针对两位评论嘉宾的意见,张勇进教授做出了回应。他指出:(1)如果从较长的历史时期来看,崛起和衰落是连续不断的,不存在亘古不变的直线发展模式。(2)中国模式是否是一种新的模式,权威政府引领的发展模式能否在其他发展国家通行,这些问题都值得深入研究。(3)学术研究中要重视其他国家的各自不同看待中国的观点与方式,既可以从中国看世界,也可以从世界看中国,不能以偏概全、抱残守缺。
在学术讨论环节,在场听众反响热烈,主要提出了如下问题:与其他大国相比,中国发展的特殊性在哪里?中国和世界这一提法是否加深了东西方的对立?中国融入世界具体表现在哪些地方?中国从哪些地方真正影响了世界?如何看待循环史观?中国早期的现代化是否完成了?等等。
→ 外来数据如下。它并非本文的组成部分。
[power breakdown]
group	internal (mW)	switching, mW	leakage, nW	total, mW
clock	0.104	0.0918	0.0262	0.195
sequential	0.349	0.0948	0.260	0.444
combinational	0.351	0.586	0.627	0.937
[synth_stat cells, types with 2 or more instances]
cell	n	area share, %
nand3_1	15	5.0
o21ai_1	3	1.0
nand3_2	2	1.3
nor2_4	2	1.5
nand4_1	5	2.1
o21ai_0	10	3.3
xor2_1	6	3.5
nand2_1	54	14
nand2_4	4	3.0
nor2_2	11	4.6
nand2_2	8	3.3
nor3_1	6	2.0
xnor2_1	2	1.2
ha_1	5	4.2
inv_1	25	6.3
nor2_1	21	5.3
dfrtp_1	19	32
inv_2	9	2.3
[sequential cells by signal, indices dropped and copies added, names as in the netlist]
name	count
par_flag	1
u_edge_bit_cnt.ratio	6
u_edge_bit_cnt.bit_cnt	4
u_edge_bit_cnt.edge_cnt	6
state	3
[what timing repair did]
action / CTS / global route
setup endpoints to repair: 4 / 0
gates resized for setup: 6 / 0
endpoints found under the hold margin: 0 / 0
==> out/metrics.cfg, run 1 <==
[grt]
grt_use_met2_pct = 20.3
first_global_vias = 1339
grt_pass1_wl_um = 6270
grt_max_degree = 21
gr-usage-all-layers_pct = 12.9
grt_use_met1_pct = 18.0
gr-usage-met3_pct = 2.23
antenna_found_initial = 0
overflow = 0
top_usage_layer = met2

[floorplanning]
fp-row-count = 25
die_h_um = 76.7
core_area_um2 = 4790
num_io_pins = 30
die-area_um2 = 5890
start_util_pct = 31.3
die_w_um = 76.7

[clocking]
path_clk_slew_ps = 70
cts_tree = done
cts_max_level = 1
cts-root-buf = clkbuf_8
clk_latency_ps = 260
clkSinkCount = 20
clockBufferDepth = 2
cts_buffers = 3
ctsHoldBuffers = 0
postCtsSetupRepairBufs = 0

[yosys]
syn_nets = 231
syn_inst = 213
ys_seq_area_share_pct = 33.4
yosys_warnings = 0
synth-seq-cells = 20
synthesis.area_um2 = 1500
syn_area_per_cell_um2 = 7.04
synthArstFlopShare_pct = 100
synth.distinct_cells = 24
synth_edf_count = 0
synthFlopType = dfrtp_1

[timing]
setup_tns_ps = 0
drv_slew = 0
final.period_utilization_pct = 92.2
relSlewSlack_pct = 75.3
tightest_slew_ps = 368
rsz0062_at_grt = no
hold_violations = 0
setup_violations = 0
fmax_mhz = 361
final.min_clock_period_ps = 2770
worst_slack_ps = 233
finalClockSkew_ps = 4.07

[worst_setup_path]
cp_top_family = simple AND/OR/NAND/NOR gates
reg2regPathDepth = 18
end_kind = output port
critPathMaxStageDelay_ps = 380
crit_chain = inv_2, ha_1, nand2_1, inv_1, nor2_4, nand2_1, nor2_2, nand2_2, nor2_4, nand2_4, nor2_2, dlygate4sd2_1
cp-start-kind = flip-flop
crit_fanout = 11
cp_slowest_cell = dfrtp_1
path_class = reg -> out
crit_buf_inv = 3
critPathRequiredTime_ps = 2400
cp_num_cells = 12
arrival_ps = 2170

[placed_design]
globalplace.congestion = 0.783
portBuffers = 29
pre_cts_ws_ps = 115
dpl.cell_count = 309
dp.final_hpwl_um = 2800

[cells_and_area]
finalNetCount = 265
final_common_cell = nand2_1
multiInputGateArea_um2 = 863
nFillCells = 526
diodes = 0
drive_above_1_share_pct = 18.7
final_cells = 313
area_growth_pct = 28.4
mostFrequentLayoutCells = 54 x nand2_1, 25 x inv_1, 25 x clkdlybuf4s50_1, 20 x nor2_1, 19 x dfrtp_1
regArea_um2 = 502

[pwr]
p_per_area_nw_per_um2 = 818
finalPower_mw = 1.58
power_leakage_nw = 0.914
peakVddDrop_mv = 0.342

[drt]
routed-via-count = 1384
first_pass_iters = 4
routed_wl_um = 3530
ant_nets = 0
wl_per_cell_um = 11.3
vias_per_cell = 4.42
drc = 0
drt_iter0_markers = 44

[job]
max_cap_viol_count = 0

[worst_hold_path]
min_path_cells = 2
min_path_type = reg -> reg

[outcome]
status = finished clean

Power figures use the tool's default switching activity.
$ cat config.mk
export PLATFORM = sky130hd
export DESIGN_NAME = pdh_ctrl_core
export DESIGN_NICKNAME = d
export VERILOG_FILES = /design/src/rtl/pdh_ctrl_core.sv
export SDC_FILE = /design/constraint.sdc
export NUM_CORES = 1
export LEC_CHECK = 0
export CORE_ASPECT_RATIO = 0.9
export CORE_MARGIN = 2
export CORE_UTILIZATION = 38
export CTS_CLUSTER_DIAMETER = 50
export DETAILED_ROUTE_END_ITERATION = 10
export PLACE_DENSITY = 0.59
export SETUP_SLACK_MARGIN = 0.2
export SYNTH_ARGS = -nofsm -noshare
export SYNTH_HDL_FRONTEND = slang
export SYNTH_SLANG_ARGS = --single-unit
$ cat constraint.sdc
create_clock -name clk -period 7.7 [get_ports clk]
set_clock_uncertainty 0.2 [all_clocks]
set_input_delay 1.54 -clock clk [delete_from_list [all_inputs] [get_ports clk]]
set_output_delay 1.54 -clock clk [all_outputs]
set_load 0.1 [all_outputs]
$ cat src/rtl/pdh_ctrl_core.sv
// pdh_ctrl_core: PS GPIO command decoder driving LEDs and NUM_DAC DAC lanes,
// with ADC snapshot readback and a triangle-ramp generator on one DAC lane.
// Optional build macro: PDH_RAMP_TRIG_EN adds a one-clock ramp_trig_o pulse
// at each DOWN->UP turn-around; when undefined ramp_trig_o is tied low.
module pdh_ctrl_core #(
    parameter int NUM_DAC        = 2,
    parameter int NUM_ADC        = 2,
    parameter int DAC_DATA_WIDTH = 14,
    parameter int ADC_DATA_WIDTH = 16,
    parameter int RAMP_DIV_WIDTH = 16
) (
    input  logic                              clk,
    input  logic                              rst,
    input  logic [NUM_ADC*ADC_DATA_WIDTH-1:0] adc_tdata_i,
    input  logic                              adc_tvalid_i,
    output logic [NUM_DAC*16-1:0]             dac_tdata_o,
    output logic                              dac_tvalid_o,
    input  logic [31:0]                       axi_from_ps_i,
    output logic [31:0]                       axi_to_ps_o,
    output logic [7:0]                        led_o,
    output logic                              ramp_trig_o
);
    localparam int DW = DAC_DATA_WIDTH;

    localparam logic [3:0] CMD_IDLE      = 4'd0;
    localparam logic [3:0] CMD_SET_LED   = 4'd1;
    localparam logic [3:0] CMD_SET_DAC   = 4'd2;
    localparam logic [3:0] CMD_GET_ADC   = 4'd3;
    localparam logic [3:0] CMD_RAMP_LO   = 4'd4;
    localparam logic [3:0] CMD_RAMP_HI   = 4'd5;
    localparam logic [3:0] CMD_RAMP_STEP = 4'd6;
    localparam logic [3:0] CMD_RAMP_DIV  = 4'd7;
    localparam logic [3:0] CMD_RAMP_CTRL = 4'd8;

    typedef enum logic [1:0] {RAMP_IDLE, RAMP_UP, RAMP_DOWN} ramp_state_e;

    logic [31:0]                   gpio_q;
    logic                          strb_q;
    logic [NUM_DAC-1:0][DW-1:0]    code_q;
    logic [7:0]                    led_q;
    logic [DW-1:0]                 lo_q, hi_q, step_q;
    logic [RAMP_DIV_WIDTH-1:0]     div_q, div_cnt_q;
    logic [3:0]                    ramp_ch_q, adc_ch_q;
    ramp_state_e                   ramp_q;
    logic                          tvalid_q, pend_q, ack_q, err_q;
    logic [3:0]                    cmd_q;
    logic [23:0]                   payload_q;

    logic                          strb_edge, ramp_active, tick, cmd_err;
    logic [3:0]                    cmd, dac_ch, ctrl_ch, adc_sel;
    logic [25:0]                   data;
    logic [23:0]                   cmd_payload;
    logic [DW-1:0]                 ramp_val;
    logic [DW:0]                   sum_up, thr_down;
    logic [ADC_DATA_WIDTH-1:0]     adc_sample;
    logic                          unused_gpio;

    assign cmd         = gpio_q[29:26];
    assign data        = gpio_q[25:0];
    assign dac_ch      = data[25:22];
    assign ctrl_ch     = data[4:1];
    assign strb_edge   = gpio_q[30] & ~strb_q;
    assign ramp_active = (ramp_q != RAMP_IDLE);
    assign tick        = ramp_active && (div_cnt_q == div_q);
    assign sum_up      = {1'b0, ramp_val} + {1'b0, step_q};
    assign thr_down    = {1'b0, lo_q} + {1'b0, step_q};
    // Bit 31 and the data bits not used by any command are intentionally ignored.
    assign unused_gpio = ^gpio_q;
    // A GET_ADC strobe retargets capture to its own channel in the same cycle.
    assign adc_sel     = (strb_edge && cmd == CMD_GET_ADC) ? data[3:0] : adc_ch_q;

    // Lane muxes for the ramp lane and the selected ADC lane
    always_comb begin
        ramp_val   = '0;
        adc_sample = '0;
        for (int i = 0; i < NUM_DAC; i++)
            if (ramp_ch_q == 4'(i)) ramp_val = code_q[i];
        for (int i = 0; i < NUM_ADC; i++)
            if (adc_sel == 4'(i)) adc_sample = adc_tdata_i[i*ADC_DATA_WIDTH +: ADC_DATA_WIDTH];
    end

    // Command legality and callback payload for the strobed command
    always_comb begin
        cmd_err     = 1'b0;
        cmd_payload = '0;
        case (cmd)
            CMD_IDLE: ;
            CMD_SET_LED: cmd_payload = {16'd0, data[7:0]};
            CMD_SET_DAC: begin
                if (32'(dac_ch) >= NUM_DAC || (ramp_active && dac_ch == ramp_ch_q))
                    cmd_err = 1'b1;
                else
                    cmd_payload = {dac_ch, 6'd0, data[13:0]};
            end
            CMD_GET_ADC: cmd_err = (32'(data[3:0]) >= NUM_ADC);
            CMD_RAMP_LO, CMD_RAMP_HI, CMD_RAMP_STEP: begin
                if (ramp_active) cmd_err = 1'b1;
                else             cmd_payload = {10'd0, data[13:0]};
            end
            CMD_RAMP_DIV: cmd_payload = 24'(data[RAMP_DIV_WIDTH-1:0]);
            CMD_RAMP_CTRL: begin
                // Disabling is always legal; enabling needs a sane window.
                if (data[0] && (32'(ctrl_ch) >= NUM_DAC || lo_q >= hi_q || step_q == '0))
                    cmd_err = 1'b1;
                else
                    cmd_payload = {19'd0, data[4:0]};
            end
            default: cmd_err = 1'b1;
        endcase
    end

    // Main state: GPIO capture, ramp FSM, ADC capture, then command effects (last wins)
    always_ff @(posedge clk) begin
        if (rst) begin
            gpio_q    <= '0;
            strb_q    <= 1'b0;
            code_q    <= '0;
            led_q     <= '0;
            lo_q      <= '0;
            hi_q      <= '0;
            step_q    <= '0;
            div_q     <= '0;
            div_cnt_q <= '0;
            ramp_ch_q <= '0;
            adc_ch_q  <= '0;
            ramp_q    <= RAMP_IDLE;
            tvalid_q  <= 1'b0;
            pend_q    <= 1'b0;
            ack_q     <= 1'b0;
            err_q     <= 1'b0;
            cmd_q     <= '0;
            payload_q <= '0;
        end else begin
            gpio_q   <= axi_from_ps_i;
            strb_q   <= gpio_q[30];
            tvalid_q <= 1'b0;

            if (ramp_active) begin
                div_cnt_q <= tick ? '0 : div_cnt_q + 1'b1;
                if (tick) begin
                    tvalid_q <= 1'b1;
                    for (int i = 0; i < NUM_DAC; i++) begin
                        if (ramp_ch_q == 4'(i)) begin
                            if (ramp_q == RAMP_UP) begin
                                if (sum_up >= {1'b0, hi_q}) code_q[i] <= hi_q;
                                else                        code_q[i] <= sum_up[DW-1:0];
                            end else begin
                                if ({1'b0, ramp_val} <= thr_down) code_q[i] <= lo_q;
                                else                              code_q[i] <= ramp_val - step_q;
                            end
                        end
                    end
                    if (ramp_q == RAMP_UP && sum_up >= {1'b0, hi_q})
                        ramp_q <= RAMP_DOWN;
                    else if (ramp_q == RAMP_DOWN && {1'b0, ramp_val} <= thr_down)
                        ramp_q <= RAMP_UP;
                end
            end

            if (pend_q && adc_tvalid_i) begin
                pend_q    <= 1'b0;
                payload_q <= 24'(adc_sample);
            end

            if (strb_edge) begin
                ack_q     <= ~ack_q;
                cmd_q     <= cmd;
                err_q     <= cmd_err;
                payload_q <= cmd_payload;
                if (!cmd_err) begin
                    case (cmd)
                        CMD_SET_LED: led_q <= data[7:0];
                        CMD_SET_DAC: begin
                            tvalid_q <= 1'b1;
                            for (int i = 0; i < NUM_DAC; i++)
                                if (dac_ch == 4'(i)) code_q[i] <= data[DW-1:0];
                        end
                        CMD_GET_ADC: begin
                            adc_ch_q <= data[3:0];
                            if (adc_tvalid_i) begin
                                pend_q    <= 1'b0;
                                payload_q <= 24'(adc_sample);
                            end else begin
                                pend_q    <= 1'b1;
                            end
                        end
                        CMD_RAMP_LO:   lo_q   <= data[DW-1:0];
                        CMD_RAMP_HI:   hi_q   <= data[DW-1:0];
                        CMD_RAMP_STEP: step_q <= data[DW-1:0];
                        CMD_RAMP_DIV:  div_q  <= data[RAMP_DIV_WIDTH-1:0];
                        CMD_RAMP_CTRL: begin
                            if (data[0]) begin
                                ramp_ch_q <= ctrl_ch;
                                div_cnt_q <= '0;
                                ramp_q    <= RAMP_UP;
                                tvalid_q  <= 1'b1;
                                for (int i = 0; i < NUM_DAC; i++)
                                    if (ctrl_ch == 4'(i)) code_q[i] <= lo_q;
                            end else begin
                                ramp_q <= RAMP_IDLE;
                            end
                        end
                        default: ;
                    endcase
                end
            end
        end
    end

`ifdef PDH_RAMP_TRIG_EN
    logic trig_q;
    // Scope sync: flag the tick where the falling edge lands on lo
    always_ff @(posedge clk) begin
        if (rst) trig_q <= 1'b0;
        else     trig_q <= tick && (ramp_q == RAMP_DOWN) && ({1'b0, ramp_val} <= thr_down);
    end
    assign ramp_trig_o = trig_q;
`else
    assign ramp_trig_o = 1'b0;
`endif

    for (genvar g = 0; g < NUM_DAC; g++) begin : g_lane
        assign dac_tdata_o[g*16 +: 16] = 16'(code_q[g]);
    end

    assign dac_tvalid_o = tvalid_q;
    assign led_o        = led_q;
    assign axi_to_ps_o  = {cmd_q, err_q, ramp_active, ack_q, pend_q, payload_q};

endmodule

==> results of run 1 <==
-- area by class of cell --
type                       instances  area, um^2  area share, %
sequential                       174        3483          25.81
timing repair buffer             142        1374          10.18
clock inverter                    13       152.6          1.131
tap                              403       504.2          3.736
inverter                          58       217.7          1.613
multi-input combinational       1091        7311          54.17
clock buffer                      19       452.9          3.356
-- per-stage QoR --
step | instance area [um^2] | utilization, % | total power [mW]
final | 13500 | 45.40 | 2.101
after global routing | 13500 | 45.40 | 2.163
after CTS | 13500 | 45.40 | 2.108
after detailed placement | 12890 | 43.36 | 1.217
after global placement | 12890 | 43.36 | 1.215
after floorplan | 11440 | - | 1.131
-- path summary, 6_finish.rpt --
check               startpoint             end  slack, ps  depth (start not counted)
hold / removal        cmd_q[3]        cmd_q[3]        260                          2
setup reg to reg  ramp_ch_q[0]  dac_tdata_o[6]       1000                         20
hold reg to reg       cmd_q[3]        cmd_q[3]        260                          2
setup / recovery  ramp_ch_q[0]  dac_tdata_o[6]       1000                         20
-- registers in the layout, summed over array words and instances (netlist names), 2 cells and up --
register	cells
lo_q	14
div_q	16
dac_tdata_o	28
led_o	8
gpio_q	25
hi_q	14
step_q	14
adc_ch_q	4
cmd_q	4
ramp_ch_q	4
payload_q	20
div_cnt_q	16
ramp_q	2
-- Yosys cell counts (10+ instances only) --
cell	n	share of area, %
a211oi_1	19	1.2
a21o_1	15	0.99
a21oi_1	77	3.4
a22oi_1	20	1.3
and2_1	13	0.71
and3_1	12	0.66
buf_4	16	1.1
clkbuf_1	51	1.7
dfxtp_1	174	31
ha_1	86	9.4
inv_1	57	1.9
mux2i_1	108	9.5
nand2_1	128	4.2
nand2b_1	16	0.88
nand3_1	30	1.3
nand4_1	16	0.88
nor2_1	194	6.4
nor2b_1	36	2.0
nor3_1	31	1.4
nor4_1	11	0.60
o211ai_1	17	1.1
o21a_1	10	0.66
o21ai_0	44	1.9
xnor2_1	37	2.8
xor2_1	27	2.1
-- layer usage --
layer  share of wire (%)  GRT usage (%)  vias to the layer above  routed length, um
met4                 1.6          6.108                        0                605
met2                  42          33.72                      371              15550
met1                  50          34.22                     4873              18480
li1                    -              -                     5084                  -
met5                   0              0                        -                  0
met3                 6.2          4.649                       39               2306
-- worst max-delay path, stage by stage, from the launching register on --
cell	delay [ps]
dfxtp_1	910
mux2_2	400
and2_1	250
ha_1	320
nand2b_1	130
a221oi_1	120
o41ai_1	760
o221ai_1	340
o41ai_1	430
xnor2_1	160
ha_1	310
a21oi_1	70
and3_1	180
o21ai_0	80
and3_1	180
a31o_1	820
buf_4	290
mux2i_1	200
o211ai_1	130
mux2i_1	190
o211ai_1	90
-- kinds of logic after synthesis --
kind of cell	after synthesis
buffers and inverters	144
xor gates and xnor gates	64
muxes	112
and+or+nand+nor	525
DFF	174
adders and majority gates	89
AOI/OAI and AO/OA	292
other	1
-- power breakdown --
group,switching [mW],total (mW),internal (mW),leakage (nW)
registers,0.0300,0.945,0.915,1.41
clock network,0.398,0.901,0.504,0.293
logic,0.172,0.254,0.0827,3.73
total,0.600,2.10,1.50,5.43
==> flow_summary.yaml, run 1 <==
outcome:
  run_status: "complete, no violations"
cts:
  htree_levels: 4
  post_cts_buffers: 0
  clock_path_buffers: 2
  cts_sinks: 174
  clkLatencyLatePin_ps: 440
  ctsHoldBuffers: 0
  cts_made_buffers: 17
  cts-resized-gates: 0
  cts.clk_slew.worst_paths_ps: 70
  cts-root-buf: "clkbuf_16"
  cts_tree: "yes"
setup_path:
  worstPathArrival_ps: 6800
  crit_required_ps: 7800
  cp-end-kind: "flop"
  start_kind: "flop"
  worst-setup-path-type: "reg2reg"
  path_max_fanout: 15
synth:
  ys_warn_count: 0
  syn_area_per_cell_um2: 8.148
  synth_ff_type: "dfxtp_1"
  synth_top_family_by_area: "simple AND/OR/NAND/NOR gates"
  ys_ff_latch: 174
  synthXorXnorAreaFrac_pct: 4.911
  syn_area_um2: 11410
  async_flop_share_pct: 0
  ys_seq_area_share_pct: 30.52
  yosys.area_share.simple_pct: 21.54
  muxShareOfSynthArea_pct: 9.898
  synthCells: 1401
  synthAdderAreaFrac_pct: 9.953
  synth.distinct_cells: 81
  synth-edff-count: 0
  synth-compound-area-share_pct: 17.33
die:
  row_count: 60
  dieWidth_um: 186.7
  core_um2: 29730
  die-area_um2: 31440
  start_util_pct: 38.40
  fp.dieH_um: 168.4
  io_pins: 141
placement:
  dp_worst_setup_slack_ps: 1086
  gp_congestion: 0.9749
  place_hpwl_um: 27780
  port_buffers: 124
  place_inst: 1868
drt:
  num_vias: 10370
  wl_per_cell_um: 19.44
  first_pass_iters: 5
  via_per_inst: 5.456
  drt-initial-drc-count: 1015
  drcViolationCount: 0
  wl_um: 36940
  antenna_left: 0
layout:
  insertedDiodeCount: 0
  fin_cells: 1900
  fin_nets: 1640
  area.growth.synth_to_final_pct: 18.23
  drive_above_1_share_pct: 5.210
  fillers: 3012
  final_common_cell: "nor2_1"
  most-common-layout-cells: "194 x nor2_1, 174 x dfxtp_1, 128 x nand2_1"
global_routing:
  grt_overflow: 0
  track_usage_pct: 23.09
  grt_max_degree: 89
  antenna_found_initial: 0
  grt_first_pass_wirelength_um: 56460
  grt_pass1_vias: 9662
sta:
  fin_ws_ps: 996.1
  rsz0062_at_grt: "false"
  max_slew_margin_pct: 18.59
  drv_slew: 0
  period_needed_ps: 6704
  report.final.hold_viol_count: 0
  setup-violations-final: 0
  holdWs_ps: 256.6
  worst_pin_slew_ps: 1210
  fmax_ghz: 0.1492
  fin_crit_sh_pct: 87.06
  tns_ps: 0
power_and_ir_drop:
  powerDensity_nw_per_um2: 155.7
  p_leak_nw: 5.434
  vdd_drop_max_v: 0.0001529
job:
  drv_cap: 0
min_path:
  hold_class: "reg2reg"
Note: power is estimated with default switching activity, not from simulation.
==> run 2, diff against run 1 <==
--- a/config.mk
+++ b/config.mk
@@ -12,6 +12,7 @@
 export DETAILED_ROUTE_END_ITERATION = 10
 export PLACE_DENSITY = 0.59
 export SETUP_SLACK_MARGIN = 0.2
+export SLEW_MARGIN = 5
 export SYNTH_ARGS = -nofsm -noshare
 export SYNTH_HDL_FRONTEND = slang
 export SYNTH_SLANG_ARGS = --single-unit
==> results of run 2 <==
The final DEF is identical to that of run 1; final timing and power are the same.
==> run 3, diff against run 2 <==
--- a/config.mk
+++ b/config.mk
@@ -10,7 +10,8 @@
 export CORE_UTILIZATION = 38
 export CTS_CLUSTER_DIAMETER = 50
 export DETAILED_ROUTE_END_ITERATION = 10
-export PLACE_DENSITY = 0.59
+export GPL_TIMING_DRIVEN = 1
+export PLACE_DENSITY = 0.67
 export SETUP_SLACK_MARGIN = 0.2
 export SLEW_MARGIN = 5
 export SYNTH_ARGS = -nofsm -noshare
==> flow_summary.yaml, run 3 (synthesized netlist as in run 1, its figures left out) <==
layout:
  fin_cells: 1900
  largest_register_ffs: 28
  insertedDiodeCount: 0
  most-common-layout-cells: "194 x nor2_1, 174 x dfxtp_1, 128 x nand2_1"
  final_area_um2: 13490
  fin_nets: 1640
  final_common_cell: "nor2_1"
  area.growth.synth_to_final_pct: 18.18
  drive_above_1_share_pct: 5.077
  fillers: 2911
cts:
  cts_sinks: 174
  clock_path_buffers: 2
  cts-resized-gates: 0
  cts.clk_slew.worst_paths_ps: 70
  post_cts_buffers: 0
  ctsHoldBuffers: 0
  cts_made_buffers: 17
  htree_levels: 4
  cts_tree: "yes"
  cts-root-buf: "clkbuf_16"
  clkLatencyLatePin_ps: 440
setup_path:
  crit_start: "ramp_ch_q[0]"
  r2r_end: "dac_tdata_o[4]"
  worstPathArrival_ps: 6630
  crit_required_ps: 7830
  r2r_cells: 20
  start_kind: "flop"
  r2r_start: "ramp_ch_q[0]"
  cp-end-kind: "flop"
  r2r_slack_ps: 1200
  path_max_fanout: 11
  worst-setup-path-type: "reg2reg"
power_and_ir_drop:
  p_leak_nw: 5.426
  pwr-share-comb_pct: 12.2
  seq_power_share_pct: 45.3
  powerDensity_nw_per_um2: 154.5
  switching_share_pct: 27.74
  power.share.clock_pct: 42.5
  vdd_drop_max_v: 0.0001348
  p_int_mw: 1.506
  switchingPower_uw: 578.2
die:
  start_util_pct: 38.40
  core_um2: 29730
  row_count: 60
  io_pins: 141
  fp.dieH_um: 168.4
  die-area_um2: 31440
  dieWidth_um: 186.7
global_routing:
  grt_pass1_vias: 9717
  antenna_found_initial: 0
  grt_first_pass_wirelength_um: 55680
  grt_max_degree: 84
  grt_overflow: 0
  track_usage_pct: 22.48
drt:
  first_pass_iters: 5
  antenna_left: 0
  wl_um: 35930
  drcViolationCount: 0
  num_vias: 10550
  wl_per_cell_um: 18.91
  drt-initial-drc-count: 1103
  via_per_inst: 5.551
min_path:
  hold_depth: 2
  hold_class: "reg2reg"
  min_to: "ramp_ch_q[3]"
  worstHoldStart: "ramp_ch_q[3]"
sta:
  tns_ps: 0
  drv_slew: 0
  setup-violations-final: 0
  fin_crit_sh_pct: 84.42
  rsz0062_at_grt: "false"
  report.final.hold_viol_count: 0
  fmax_ghz: 0.1538
  max_slew_margin_pct: 22.06
  period_needed_ps: 6500
  worst_pin_slew_ps: 1160
placement:
  port_buffers: 124
  place_hpwl_um: 26960
  dpl-instance-area_um2: 12890
  place_inst: 1868
  gp_congestion: 0.9721
outcome:
  run_status: "complete, no violations"
job:
  drv_cap: 0
run 3: metrics by stage:
step	hold WS [ps]	power (mW)	setup slack, ps	utilization, %
after detailed placement	245.8	1.214	1250	43.36
after floorplan	230.2	1.131	2254	-
final	256.1	2.084	1200	45.38
after global placement	237.1	1.212	1338	43.36
after global routing	268.6	2.147	816.2	45.38
after CTS	258.3	2.088	1225	45.38
run 3: metal layers:
layer / GRT usage (%) / up-vias / wire length [um]
li1: - / 5095 / -
met1: 31.76 / 4941 / 16660
met2: 34.01 / 449 / 15430
met3: 4.732 / 61 / 3006
met4: 7.315 / 0 / 840
met5: 0 / - / 0
run 3: critical path, cell delays in order, from the launching register on:
cell and delay, ps:
dfxtp_1 820, mux2_2 400, and2_1 250, ha_1 330
nand2b_1 130, a221oi_1 110, o41ai_1 720, o221ai_1 320
o41ai_1 400, xnor2_1 160, ha_1 200, a211oi_1 300
and3_1 200, o21ai_0 80, and3_1 180, a31o_1 400
buf_4 300, mux2_4 310, o21ai_2 170, a211oi_1 100
a221o_1 270
run 3: cell type report:
class | instances | area (um^2) | area share [%]
clock buffer | 22 | 474.2 | 3.515
timing repair buffer | 142 | 1374 | 10.18
sequential | 174 | 3483 | 25.82
multi-input combinational | 1091 | 7311 | 54.19
clock inverter | 10 | 126.4 | 0.9367
tap | 403 | 504.2 | 3.738
inverter | 58 | 217.7 | 1.614
run 3: power groups by stage:
| stage | clock network (mW) | registers, mW | logic, mW |
|---|---|---|---|
| after CTS | 0.894 | 0.943 | 0.251 |
| after global routing | 0.933 | 0.945 | 0.269 |
| final | 0.887 | 0.944 | 0.254 |
| after detailed placement | 0 | 0.963 | 0.250 |
| after floorplan | 0 | 0.992 | 0.139 |
| after global placement | 0 | 0.963 | 0.249 |
run 3: worst max path at each step:
| stage | slack [ps] | to | cells past startpoint |
|---|---|---|---|
| floorplan | 2250 | dac_tdata_o[4] | 24 |
| global placement | 1340 | dac_tdata_o[4] | 20 |
| detailed placement | 1250 | dac_tdata_o[4] | 20 |
| CTS | 1230 | dac_tdata_o[4] | 20 |
| global route | 820 | dac_tdata_o[1] | 20 |
| finish | 1200 | dac_tdata_o[4] | 20 |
对这些问题,张勇进教授一一认真地做出了回答,指出从中国经济的开放度来看,中国已经极好地融入了世界,尚需要在国际规则的制定中提出自己的看法。
最后,纳日碧力戈教授对这次讲座做了小结,他指出:其一,中国在影响世界的时候也在自我影响,其本身也有复杂的结构,遇到了各种复杂问题,亟待我们解决。就语言学来说,即使像“中国”这个简单的词在不同的语言当中就有许多说法,而社会问题的复杂性和不确定性远远超出了我们的想象。目前来说,怎么构建一个多元共和、美美与共的共同体,这就需要学者们进行更为深入和细致的研究。其二,发展不是直线式的,也不是一蹴而就的,道路本身更可能是曲折不平的,问题往往会随着时间而不断地产生,这恐怕需要数代人坚持不懈的努力。